In your answer, every line of the records should be written out exactly.

Records from a collection:
**********

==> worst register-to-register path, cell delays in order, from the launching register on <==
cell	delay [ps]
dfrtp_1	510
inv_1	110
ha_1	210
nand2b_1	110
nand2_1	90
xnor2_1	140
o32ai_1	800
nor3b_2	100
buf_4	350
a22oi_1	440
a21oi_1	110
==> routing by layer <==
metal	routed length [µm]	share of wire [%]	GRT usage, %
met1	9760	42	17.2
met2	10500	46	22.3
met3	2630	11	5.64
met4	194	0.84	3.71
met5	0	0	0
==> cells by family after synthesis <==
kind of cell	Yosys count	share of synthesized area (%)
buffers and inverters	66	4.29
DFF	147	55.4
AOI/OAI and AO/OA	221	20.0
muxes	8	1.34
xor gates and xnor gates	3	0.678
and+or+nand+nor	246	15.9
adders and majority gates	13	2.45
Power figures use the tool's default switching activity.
`src/rtl/seg7_pkg.sv`:
```
// seg7_pkg: blank pattern, active-low hex glyph table {g,f,e,d,c,b,a} and lookup helper
package seg7_pkg;
  localparam logic [6:0] SEG_BLANK = 7'h7F;
  localparam logic [15:0][6:0] HEX_GLYPH = {
    7'h0E, 7'h06, 7'h21, 7'h46, 7'h03, 7'h08, 7'h10, 7'h00,
    7'h78, 7'h02, 7'h12, 7'h19, 7'h30, 7'h24, 7'h79, 7'h40
  };
  function automatic logic [6:0] hex_glyph(input logic [3:0] h);
    return HEX_GLYPH[h];
  endfunction
endpackage

```
`src/rtl/seg7_scan_mux.sv`:
```
// seg7_scan_mux: digit scan divider, digit index and registered seg/anode drive.
// Leading-zero blanking of digits above 0 when LEADING_ZERO_BLANK_EN is defined.
module seg7_scan_mux
  import seg7_pkg::*;
#(
  parameter int NUM_DIGITS = 4,
  parameter int SCAN_DIV   = 1000
) (
  input  logic                      i_clk,
  input  logic                      i_rst_n,
  input  logic [4*NUM_DIGITS-1:0]   i_count,
  output logic [6:0]                o_seg,
  output logic [NUM_DIGITS-1:0]     o_anode
);
  localparam int DW = SCAN_DIV > 1 ? $clog2(SCAN_DIV) : 1;
  localparam int IW = NUM_DIGITS > 1 ? $clog2(NUM_DIGITS) : 1;
  logic [DW-1:0] r_div;
  logic [IW-1:0] r_idx;
  logic [4*NUM_DIGITS-1:0] w_shift;
  logic w_blank;
  assign w_shift = i_count >> {r_idx, 2'b00};
`ifdef LEADING_ZERO_BLANK_EN
  assign w_blank = (r_idx != '0) && (w_shift == '0);
`else
  assign w_blank = 1'b0;
`endif
  always_ff @(posedge i_clk or negedge i_rst_n) begin
    if (!i_rst_n) begin
      r_div   <= '0;
      r_idx   <= '0;
      o_seg   <= SEG_BLANK;
      o_anode <= '1;
    end else begin
      r_div   <= (r_div == DW'(SCAN_DIV - 1)) ? '0 : r_div + 1'b1;
      if (r_div == DW'(SCAN_DIV - 1))
        r_idx <= (r_idx == IW'(NUM_DIGITS - 1)) ? '0 : r_idx + 1'b1;
      o_seg   <= w_blank ? SEG_BLANK : hex_glyph(w_shift[3:0]);
      o_anode <= ~(NUM_DIGITS'(1) << r_idx);
    end
  end
endmodule

```
`src/rtl/seg7_scan_counter.sv`:
```
// seg7_scan_counter: prescaled N-digit hex up/down counter with load and wrap pulse,
// scanned onto a common-anode 7-segment display (optional LEADING_ZERO_BLANK_EN).
module seg7_scan_counter
  import seg7_pkg::*;
#(
  parameter int NUM_DIGITS = 4,
  parameter int PRESCALE   = 50000,
  parameter int SCAN_DIV   = 1000
) (
  input  logic                      system_clock,
  input  logic                      system_reset,
  input  logic                      count_en,
  input  logic                      count_dir,
  input  logic                      load,
  input  logic [4*NUM_DIGITS-1:0]   load_value,
  output logic [4*NUM_DIGITS-1:0]   count,
  output logic                      wrap,
  output logic [6:0]                seg,
  output logic [NUM_DIGITS-1:0]     anode
);
  localparam int CW = 4 * NUM_DIGITS;
  localparam int PW = PRESCALE > 1 ? $clog2(PRESCALE) : 1;
  logic [PW-1:0] r_pre;
  logic [CW-1:0] r_count;
  logic          r_wrap;
  logic          w_tick;
  assign w_tick = count_en && (r_pre == PW'(PRESCALE - 1));
  assign count  = r_count;
  assign wrap   = r_wrap;
  // load wins over a coincident tick and restarts the prescale period
  always_ff @(posedge system_clock or negedge system_reset) begin
    if (!system_reset) begin
      r_pre   <= '0;
      r_count <= '0;
      r_wrap  <= 1'b0;
    end else if (load) begin
      r_pre   <= '0;
      r_count <= load_value;
      r_wrap  <= 1'b0;
    end else begin
      if (count_en) r_pre <= w_tick ? '0 : r_pre + 1'b1;
      if (w_tick) r_count <= count_dir ? r_count + 1'b1 : r_count - 1'b1;
      r_wrap <= w_tick && (count_dir ? &r_count : r_count == '0);
    end
  end
  seg7_scan_mux #(
    .NUM_DIGITS (NUM_DIGITS),
    .SCAN_DIV   (SCAN_DIV)
  ) u_scan (
    .i_clk   (system_clock),
    .i_rst_n (system_reset),
    .i_count (r_count),
    .o_seg   (seg),
    .o_anode (anode)
  );
endmodule

```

**********

__Answer to the exercise__.
==> worst register-to-register path, cell delays in order, from the launching register on <==
cell	delay [ps]
dfrtp_1	510
inv_1	110
ha_1	210
nand2b_1	110
nand2_1	90
xnor2_1	140
o32ai_1	800
nor3b_2	100
buf_4	350
a22oi_1	440
a21oi_1	110
==> routing by layer <==
metal	routed length [µm]	share of wire [%]	GRT usage, %
met1	9760	42	17.2
met2	10500	46	22.3
met3	2630	11	5.64
met4	194	0.84	3.71
met5	0	0	0
==> cells by family after synthesis <==
kind of cell	Yosys count	share of synthesized area (%)
buffers and inverters	66	4.29
DFF	147	55.4
AOI/OAI and AO/OA	221	20.0
muxes	8	1.34
xor gates and xnor gates	3	0.678
and+or+nand+nor	246	15.9
adders and majority gates	13	2.45
Power figures use the tool's default switching activity.
`src/rtl/seg7_pkg.sv`:
```
// seg7_pkg: blank pattern, active-low hex glyph table {g,f,e,d,c,b,a} and lookup helper
package seg7_pkg;
  localparam logic [6:0] SEG_BLANK = 7'h7F;
  localparam logic [15:0][6:0] HEX_GLYPH = {
    7'h0E, 7'h06, 7'h21, 7'h46, 7'h03, 7'h08, 7'h10, 7'h00,
    7'h78, 7'h02, 7'h12, 7'h19, 7'h30, 7'h24, 7'h79, 7'h40
  };
  function automatic logic [6:0] hex_glyph(input logic [3:0] h);
    return HEX_GLYPH[h];
  endfunction
endpackage

```
`src/rtl/seg7_scan_mux.sv`:
```
// seg7_scan_mux: digit scan divider, digit index and registered seg/anode drive.
// Leading-zero blanking of digits above 0 when LEADING_ZERO_BLANK_EN is defined.
module seg7_scan_mux
  import seg7_pkg::*;
#(
  parameter int NUM_DIGITS = 4,
  parameter int SCAN_DIV   = 1000
) (
  input  logic                      i_clk,
  input  logic                      i_rst_n,
  input  logic [4*NUM_DIGITS-1:0]   i_count,
  output logic [6:0]                o_seg,
  output logic [NUM_DIGITS-1:0]     o_anode
);
  localparam int DW = SCAN_DIV > 1 ? $clog2(SCAN_DIV) : 1;
  localparam int IW = NUM_DIGITS > 1 ? $clog2(NUM_DIGITS) : 1;
  logic [DW-1:0] r_div;
  logic [IW-1:0] r_idx;
  logic [4*NUM_DIGITS-1:0] w_shift;
  logic w_blank;
  assign w_shift = i_count >> {r_idx, 2'b00};
`ifdef LEADING_ZERO_BLANK_EN
  assign w_blank = (r_idx != '0) && (w_shift == '0);
`else
  assign w_blank = 1'b0;
`endif
  always_ff @(posedge i_clk or negedge i_rst_n) begin
    if (!i_rst_n) begin
      r_div   <= '0;
      r_idx   <= '0;
      o_seg   <= SEG_BLANK;
      o_anode <= '1;
    end else begin
      r_div   <= (r_div == DW'(SCAN_DIV - 1)) ? '0 : r_div + 1'b1;
      if (r_div == DW'(SCAN_DIV - 1))
        r_idx <= (r_idx == IW'(NUM_DIGITS - 1)) ? '0 : r_idx + 1'b1;
      o_seg   <= w_blank ? SEG_BLANK : hex_glyph(w_shift[3:0]);
      o_anode <= ~(NUM_DIGITS'(1) << r_idx);
    end
  end
endmodule

```
`src/rtl/seg7_scan_counter.sv`:
```
// seg7_scan_counter: prescaled N-digit hex up/down counter with load and wrap pulse,
// scanned onto a common-anode 7-segment display (optional LEADING_ZERO_BLANK_EN).
module seg7_scan_counter
  import seg7_pkg::*;
#(
  parameter int NUM_DIGITS = 4,
  parameter int PRESCALE   = 50000,
  parameter int SCAN_DIV   = 1000
) (
  input  logic                      system_clock,
  input  logic                      system_reset,
  input  logic                      count_en,
  input  logic                      count_dir,
  input  logic                      load,
  input  logic [4*NUM_DIGITS-1:0]   load_value,
  output logic [4*NUM_DIGITS-1:0]   count,
  output logic                      wrap,
  output logic [6:0]                seg,
  output logic [NUM_DIGITS-1:0]     anode
);
  localparam int CW = 4 * NUM_DIGITS;
  localparam int PW = PRESCALE > 1 ? $clog2(PRESCALE) : 1;
  logic [PW-1:0] r_pre;
  logic [CW-1:0] r_count;
  logic          r_wrap;
  logic          w_tick;
  assign w_tick = count_en && (r_pre == PW'(PRESCALE - 1));
  assign count  = r_count;
  assign wrap   = r_wrap;
  // load wins over a coincident tick and restarts the prescale period
  always_ff @(posedge system_clock or negedge system_reset) begin
    if (!system_reset) begin
      r_pre   <= '0;
      r_count <= '0;
      r_wrap  <= 1'b0;
    end else if (load) begin
      r_pre   <= '0;
      r_count <= load_value;
      r_wrap  <= 1'b0;
    end else begin
      if (count_en) r_pre <= w_tick ? '0 : r_pre + 1'b1;
      if (w_tick) r_count <= count_dir ? r_count + 1'b1 : r_count - 1'b1;
      r_wrap <= w_tick && (count_dir ? &r_count : r_count == '0);
    end
  end
  seg7_scan_mux #(
    .NUM_DIGITS (NUM_DIGITS),
    .SCAN_DIV   (SCAN_DIV)
  ) u_scan (
    .i_clk   (system_clock),
    .i_rst_n (system_reset),
    .i_count (r_count),
    .o_seg   (seg),
    .o_anode (anode)
  );
endmodule

```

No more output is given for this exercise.